A las cuatro y dos minutos de la tarde, Barley y yo tomamos el expreso a Perpiñán. Barley subió los empinados escalones con su bolsa y extendió una mano para ayudarme a subir.

Había pocos pasajeros en el tren, y el compartimiento que encontramos siguió vacío después de que el tren arrancara. Yo me sentía cansada. A esa hora ya habría llegado a casa, la señora Clay me habría estado esperando en la cocina con un vaso de leche y un trozo de pastel amarillo. Por un momento, casi eché de menos sus irritantes atenciones. Barley se había sentado a mi lado, aunque tenía cuatro asientos para elegir, y yo pasé la mano bajo su brazo.

– Debería estudiar -dijo, pero no abrió su libro enseguida. Había demasiado que ver cuando el tren aceleró al cruzar la ciudad. Pensé en todas las veces que había estado allí con mi padre: cuando subimos a Montmartre, o cuando contemplamos el camello deprimido del Jardin des Plantes. Ahora se me antojaba una ciudad que nunca hubiera visto antes. Ver a Barley mover los labios sobre Milton me dio sueño, y cuando dijo que quería ir al vagón restaurante a merendar, negué con la cabeza, amodorrada.

– Eres un desastre -me dijo sonriente-. Quédate a dormir, y yo me llevaré el libro.

Siempre podemos ir a cenar si te entra hambre.

Mis ojos se cerraron casi en cuanto salió por la puerta, y cuando los abrí de nuevo, descubrí que estaba aovillada en el asiento vacío como una niña, con la larga falda de algodón subida por encima de los tobillos. Alguien estaba sentado en el banco opuesto leyendo un diario, y no era Barley. Me enderecé al instante. El hombre estaba leyendo Le Monde, y el periódico le ocultaba casi por completo. No veía su torso ni su cara. Un maletín de piel negra descansaba a su lado.

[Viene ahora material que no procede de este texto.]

`src/rtl/pwm_refresh_mc.sv`:
```
// pwm_refresh_mc: burst-reads packed PWM on-times from RAM into a shadow vector,
// then commits the shadow atomically to the PWM generator on-vector.
module pwm_refresh_mc #(
    parameter int P_NO_CHANNELS      = 16,
    parameter int P_PWM_RESOLUTION   = 16,
    parameter int P_CH_PER_WORD      = 2,
    parameter int P_RAM_DATA_W       = P_CH_PER_WORD * P_PWM_RESOLUTION,
    parameter int P_NO_WORDS         = P_NO_CHANNELS / P_CH_PER_WORD,
    parameter int P_RAM_ADDR_W       = (P_NO_WORDS > 1) ? $clog2(P_NO_WORDS) : 1,
    parameter int P_RAM_RD_DELAY     = 2,
    parameter int P_COMMIT_IMMEDIATE = 0,
    parameter int P_ON_VEC_W         = P_NO_CHANNELS * P_PWM_RESOLUTION
) (
    input  logic                    clk_ir,
    input  logic                    rst_il,
    output logic                    pwm_ram_rd_en_od,
    output logic [P_RAM_ADDR_W-1:0] pwm_ram_rd_addr_od,
    input  logic [P_RAM_DATA_W-1:0] pwm_ram_rd_data_id,
    input  logic                    pwm_refresh_ih,
    input  logic                    pwm_period_end_ih,
    output logic                    pwm_refresh_busy_od,
    output logic                    pwm_refresh_done_od,
    output logic [P_ON_VEC_W-1:0]   pwm_on_vec_od
);
    localparam int DC_W = (P_RAM_RD_DELAY > 1) ? $clog2(P_RAM_RD_DELAY) : 1;
    localparam logic [P_RAM_ADDR_W-1:0] LAST_WORD = P_RAM_ADDR_W'(P_NO_WORDS - 1);
    localparam logic [DC_W-1:0] LAST_DRAIN = DC_W'(P_RAM_RD_DELAY - 1);

    typedef enum logic [1:0] {IDLE, READ, DRAIN, WAIT_COMMIT} state_t;

    state_t                                    state, state_nxt;
    logic [P_RAM_ADDR_W-1:0]                   addr;
    logic [DC_W-1:0]                           dcnt;
    logic                                      pending;
    logic                                      commit;
    logic [P_ON_VEC_W-1:0]                     shadow;
    logic [P_RAM_RD_DELAY-1:0]                 dl_v;
    logic [P_RAM_RD_DELAY-1:0][P_RAM_ADDR_W-1:0] dl_a;

    assign pwm_ram_rd_en_od    = (state == READ);
    assign pwm_ram_rd_addr_od  = addr;
    assign pwm_refresh_busy_od = (state != IDLE);

    always_comb begin
        state_nxt = state;
        commit    = 1'b0;
        case (state)
            IDLE:        state_nxt = pwm_refresh_ih ? READ : IDLE;
            READ:        state_nxt = (addr == LAST_WORD) ? DRAIN : READ;
            DRAIN:       state_nxt = (dcnt == LAST_DRAIN) ? WAIT_COMMIT : DRAIN;
            WAIT_COMMIT: begin
                commit    = pwm_period_end_ih || (P_COMMIT_IMMEDIATE != 0);
                state_nxt = !commit ? WAIT_COMMIT : (pending || pwm_refresh_ih) ? READ : IDLE;
            end
            default:     state_nxt = IDLE;
        endcase
    end

    always_ff @(posedge clk_ir or negedge rst_il) begin
        if (!rst_il) begin
            state               <= IDLE;
            addr                <= '0;
            dcnt                <= '0;
            pending             <= 1'b0;
            shadow              <= '0;
            dl_v                <= '0;
            dl_a                <= '0;
            pwm_refresh_done_od <= 1'b0;
            pwm_on_vec_od       <= '0;
        end else begin
            state               <= state_nxt;
            addr                <= (state == READ && addr != LAST_WORD) ? addr + 1'b1 : '0;
            dcnt                <= (state == DRAIN && dcnt != LAST_DRAIN) ? dcnt + 1'b1 : '0;
            // a request arriving in the commit cycle is consumed by the restart itself
            pending             <= commit ? 1'b0 : (pending || (pwm_refresh_ih && state != IDLE));
            pwm_refresh_done_od <= commit;
            if (commit)
                pwm_on_vec_od <= shadow;
            dl_v[0] <= pwm_ram_rd_en_od;
            dl_a[0] <= addr;
            for (int i = 1; i < P_RAM_RD_DELAY; i++) begin
                dl_v[i] <= dl_v[i-1];
                dl_a[i] <= dl_a[i-1];
            end
            if (dl_v[P_RAM_RD_DELAY-1])
                for (int j = 0; j < P_CH_PER_WORD; j++)
                    shadow[(int'(dl_a[P_RAM_RD_DELAY-1]) * P_CH_PER_WORD + j) * P_PWM_RESOLUTION +: P_PWM_RESOLUTION]
                        <= pwm_ram_rd_data_id[j*P_PWM_RESOLUTION +: P_PWM_RESOLUTION];
        end
    end
endmodule

```
`config.mk`:
```
export PLATFORM = sky130hd
export DESIGN_NAME = pwm_refresh_mc
export DESIGN_NICKNAME = d
export VERILOG_FILES = /design/src/rtl/pwm_refresh_mc.sv
export SDC_FILE = /design/constraint.sdc
export NUM_CORES = 1
export LEC_CHECK = 0
export ABC_AREA = 0
export CAP_MARGIN = 20
export CORE_MARGIN = 1.5
export CORE_UTILIZATION = 58
export DETAILED_ROUTE_END_ITERATION = 8
export PLACE_DENSITY = 0.86
export SLEW_MARGIN = 5
export SYNTH_ARGS = -nofsm -noshare
export SYNTH_HDL_FRONTEND = slang
export SYNTH_SLANG_ARGS = --single-unit
```
`constraint.sdc`:
```
create_clock -name clk_ir -period 3.9 [get_ports clk_ir]
set_input_delay 0.975 -clock clk_ir [delete_from_list [all_inputs] [get_ports clk_ir]]
set_output_delay 0.975 -clock clk_ir [all_outputs]
set_load 0.01 [all_outputs]
```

Durante una fracción de segundo imaginé que era mi padre, y una oleada de gratitud y confusión me invadió. Después vi los zapatos del hombre, que también eran de piel negra y muy relucientes, la punta perforada con un dibujo elegante y los cordones de piel terminados en borlas negras. Tenía las piernas cruzadas, y los pantalones negros del traje eran impecables, así como los calcetines de seda negros. No eran los zapatos de mi padre.

De hecho, eran unos zapatos un poco raros, o tal vez lo eran los pies que encerraban, aunque no logré entender esa sensación. Pensé que un desconocido no tendría que haber entrado mientras yo dormía. Se trataba de un hecho también desagradable, y confié en que no me hubiera estado observando mientras estaba dormida. Me pregunté si podría levantarme y abrir la puerta del compartimiento sin que se diera cuenta. Después reparé en que había corrido las cortinas que daban al pasillo. Nadie que atravesara el vagón podría vernos. ¿O las había corrido Barley antes de salir, para que pudiera dormir sin ser molestada?

Lancé una mirada subrepticia a mi reloj. Eran casi las cinco. Un maravilloso paisaje desfilaba al otro lado de la ventanilla. Estábamos entrando en el sur. El hombre parapetado tras el periódico estaba tan inmóvil que empecé a temblar. Al cabo de unos momentos comprendí lo que me estaba asustando. Ya llevaba despierta muchos minutos, pero durante todo el rato que había estado mirando y escuchando el hombre no había pasado ni una sola página del periódico.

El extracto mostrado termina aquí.